On 06/02/23 18:28, Richard Henderson via Libc-alpha wrote:
> On 2/6/23 09:48, Evan Green wrote:
>>
>> This series illustrates the use of a proposed Linux syscall that
>> enumerates architectural information about the RISC-V cores the system
>> is running on. In this series we expose a small wrapper function around
>> the syscall. An ifunc selector for memcpy queries it to see if unaligned
>> access is "fast" on this hardware. If it is, it selects a newly provided
>> implementation of memcpy that doesn't work hard at aligning the src and
>> destination buffers.
>>
>> This is somewhat of a proof of concept for the syscall itself, but I do
>> find that in my goofy  memcpy test [1], the unaligned memcpy performed at
>> least as well as the generic C version. This is however on Qemu on an M1
>> mac, so not a test of any real hardware (more a smoke test that the
>> implementation isn't silly).
>>
>> v1 of the Linux series can be found at [2]. I'm about to post v2 (but
>> haven't yet!), I can reply here with the link once v2 is posted.
>>
>> [1] https://pastebin.com/Nj8ixpkX
>> [2] https://yhbt.net/lore/all/20221013163551.6775-1-palmer@rivosinc.com/
> 
> Re the syscall:
> 
> I question whether the heterogenous cpu case is something that you really want to query. In order to handle migration between such cpus, any such query must return the minimum level of support.
> 
> Remove that possibility, and this becomes a simple array reference.  Now you need to decide whether a vdso call, or HWCAP2 as pointer to read-only data is more or less efficient or extensible.
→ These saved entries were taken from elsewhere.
[src/rtl/n_term_pipe.sv]
// North-edge termination tile: loops from_N back onto to_S with a per-channel mode
// (pass / registered / low / high) set by one config frame. Optional monitor: N_TERM_PIPE_ACTMON_EN.
module n_term_pipe #(
    parameter int unsigned NUM_CH          = 8,
    parameter int unsigned PIPE_DEPTH      = 1,
    parameter int unsigned MaxFramesPerCol = 20,
    parameter int unsigned FrameBitsPerRow = 32,
    parameter int unsigned CFG_FRAME       = 0
) (
    input  logic                       UserCLK,
    input  logic                       rst,
    input  logic [NUM_CH-1:0]          from_N,
    output logic [NUM_CH-1:0]          to_S,
    input  logic [FrameBitsPerRow-1:0] FrameData,
    input  logic [MaxFramesPerCol-1:0] FrameStrobe,
    output logic [MaxFramesPerCol-1:0] FrameStrobe_O,
    output logic                       UserCLKo,
    output logic                       rsto
`ifdef N_TERM_PIPE_ACTMON_EN
    ,
    output logic [NUM_CH-1:0]          act
`endif
);

    typedef enum logic [1:0] {
        MODE_PASS = 2'b00,
        MODE_REG  = 2'b01,
        MODE_LOW  = 2'b10,
        MODE_HIGH = 2'b11
    } mode_e;

    mode_e             mode_q  [NUM_CH];
    logic [NUM_CH-1:0] stage_q [PIPE_DEPTH];
    logic [NUM_CH-1:0] reg_out;
    logic              cfg_wr;
    logic              unused_frame_data;

    assign cfg_wr            = FrameStrobe[CFG_FRAME];
    assign unused_frame_data = ^FrameData;

    // Reset value LOW forces to_S low asynchronously through the output mux.
    always_ff @(posedge UserCLK or negedge rst) begin
        if (!rst) begin
            for (int unsigned i = 0; i < NUM_CH; i++) begin
                mode_q[i] <= MODE_LOW;
            end
        end else if (cfg_wr) begin
            for (int unsigned i = 0; i < NUM_CH; i++) begin
                mode_q[i] <= mode_e'(FrameData[2*i +: 2]);
            end
        end
    end

    // Pipeline runs regardless of mode so a switch into REG shows history at once.
    always_ff @(posedge UserCLK or negedge rst) begin
        if (!rst) begin
            for (int unsigned s = 0; s < PIPE_DEPTH; s++) begin
                stage_q[s] <= '0;
            end
        end else begin
            stage_q[0] <= from_N;
            for (int unsigned s = 1; s < PIPE_DEPTH; s++) begin
                stage_q[s] <= stage_q[s-1];
            end
        end
    end

    assign reg_out = stage_q[PIPE_DEPTH-1];

    always_comb begin
        to_S = '0;
        for (int unsigned i = 0; i < NUM_CH; i++) begin
            case (mode_q[i])
                MODE_PASS: to_S[i] = from_N[i];
                MODE_REG:  to_S[i] = reg_out[i];
                MODE_LOW:  to_S[i] = 1'b0;
                MODE_HIGH: to_S[i] = 1'b1;
                default:   to_S[i] = 1'b0;
            endcase
        end
    end

    assign FrameStrobe_O = FrameStrobe;
    assign UserCLKo      = UserCLK;
    assign rsto          = rst;

`ifdef N_TERM_PIPE_ACTMON_EN
    logic [NUM_CH-1:0] prev_q;
    logic [NUM_CH-1:0] act_q;

    // A mode write clears the sticky flags and wins over a same-edge set.
    always_ff @(posedge UserCLK or negedge rst) begin
        if (!rst) begin
            prev_q <= '0;
            act_q  <= '0;
        end else begin
            prev_q <= from_N;
            if (cfg_wr) begin
                act_q <= '0;
            end else begin
                act_q <= act_q | (from_N & ~prev_q);
            end
        end
    end

    assign act = act_q;
`endif

endmodule

[config.mk]
export PLATFORM = sky130hd
export DESIGN_NAME = n_term_pipe
export DESIGN_NICKNAME = d
export VERILOG_FILES = /design/src/rtl/n_term_pipe.sv
export SDC_FILE = /design/constraint.sdc
export NUM_CORES = 1
export LEC_CHECK = 0
export CELL_PAD_IN_SITES_DETAIL_PLACEMENT = 0
export CELL_PAD_IN_SITES_GLOBAL_PLACEMENT = 1
export CORE_MARGIN = 2
export CORE_UTILIZATION = 25
export CTS_BUF_LIST = sky130_fd_sc_hd__clkbuf_8
export CTS_CLUSTER_SIZE = 20
export DETAILED_ROUTE_END_ITERATION = 10
export PLACE_DENSITY = 0.89
export REMOVE_ABC_BUFFERS = 1
export SLEW_MARGIN = 20
export SYNTH_ARGS = -nofsm -noshare
export SYNTH_HDL_FRONTEND = slang
export SYNTH_SLANG_ARGS = --single-unit
[constraint.sdc]
create_clock -name UserCLK -period 1.1 [get_ports UserCLK]
set_input_delay 0.11 -clock UserCLK [delete_from_list [all_inputs] [get_ports UserCLK]]
set_output_delay 0.11 -clock UserCLK [all_outputs]
set_load 0.01 [all_outputs]
==> flow_summary_export.csv, run 1 <==
group,metric,value,unit
cts,clock_latency,0.36,ns
cells_and_area,synthToLayoutAreaGrowth,33.5,%
timing,drv_slew,0,
power_and_ir_drop,pwr_density_cell,1650,nW/µm²
timing,period_minus_slack,1.34,ns
synth,synthCells,88,
grt,grt_pass1_vias,834,
drt,drc_errors,0,
synth,ys_top_cells_by_count,"buf_4 (22), dfrtp_1 (16), o21ai_0 (16)",
placement,io_buffers,37,
power_and_ir_drop,p_total,2540,µW
cts,cts_tree,"done",
timing,hold_violations,0,
cells_and_area,diodes,0,
drt,detail_route.first_pass.iterations,3,
cts,clk_pin_slew,0.09,ns
synth,synthTopCellsByArea,"dfrtp_1 (35%), dfstp_2 (18%), buf_4 (14%), mux2_4 (13%), o21ai_0 (6.9%)",
drt,finalWirelength,2.72,mm
die,dieArea,5180,µm²
synth,synth_area_leader_cell,"dfrtp_1",
worst_setup_path,end_kind,"output port",
synth,synth_xor_xnor_area_share,0,
power_and_ir_drop,p_leak,0.000669,µW
placement,dp.cells,156,
drt,vias,740,
synth,syn_area,1150,µm²
status,violations,"negative setup slack",
min_path,hp-class,"in2async",
drt,viasPerCell,4.51,
synth,synthFlopType,"dfrtp_1",
synth,synth_most_common_cell,"buf_4",
timing,setup_viol,8,
power_and_ir_drop,p_sw_frac,0.224,
timing,max_freq,745,MHz
synth,avgSynthCellArea,13.1,µm²
worst_setup_path,worstPathArrival,1.23,ns
synth,synth.area.mux_share,0.189,
worst_setup_path,required,0.99,ns
power_and_ir_drop,switching_power,570,µW
synth,async_reset_ff_frac,1.00,
synth,ys_seq_area_frac,0.529,
worst_setup_path,start_kind,"flip-flop",
placement,gp_congestion,0.688,
synth,synth_seq_cells,24,
synth,synth-edff-count,0,
power_and_ir_drop,clkPwrFrac,0.438,
cells_and_area,final_core_util,0.349,
timing,post-route-period-util,1.22,
flow_run,cap_violations,0,
timing,worst_pin_slew,0.322,ns
drt,drt_iter0_drc,5,
cts,holdBufCountCts,0,
cells_and_area,drive_above_1_share,0.482,
drt,ant_nets,0,
synth,synth_compound_area_frac,0.0693,
grt,grtUsageTotal,0.113,
die,fp.dieH,72.0,µm
die,start_util,0.262,
synth,ys_warn_count,0,
die,die_x,72.0,µm
power_and_ir_drop,seq_power_share,0.407,
timing,rsz0062_at_grt,"true",
grt,grt_pass1_wl,4.12,mm
die,num_rows,24,
worst_setup_path,cp_max_fo,3,
timing,fin_skew,0,ns
worst_setup_path,path_class,"reg2out",
power_and_ir_drop,combPwrFrac,0.154,
timing,slew_headroom,0.785,
synth,synthSimpleGateAreaFrac,0.0433,
status,status,"finished with violations",
synth,synth_top_area_frac,0.347,
power_and_ir_drop,p_int,1970,µW
synth,synthAdderAreaFrac,0,
grt,grt_start_max_net_pins,25,
drt,wl_per_cell,16.6,µm
timing,setup_ws,-0.242,ns
grt,antenna_found_initial,0,
grt,overflow,0,
die,ios,92,
power_and_ir_drop,ir_drop,0.00122,V
die,coreArea,4410,µm²
cells_and_area,n_fill_cell,440,
worst_setup_path,r2r_slack,0.26,ns
placement,place_hpwl,2.00,mm
cells_and_area,finish.net_count,175,
synth,ys_types,9,
synth,synth_top_family_by_area,"multiplexers",
cells_and_area,final_cells,164,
It should at least work if kernel trap/emulate unaligned or any instruction
not supported by the other code, although it would be really subpar.  I 
would expect that kernel would report the minimum ISA as well.

I would recommend also to cache the values as we do for aarch64/x86/powerpc
to avoid issue multiple syscall on symbol resolution (check cpu-features.c).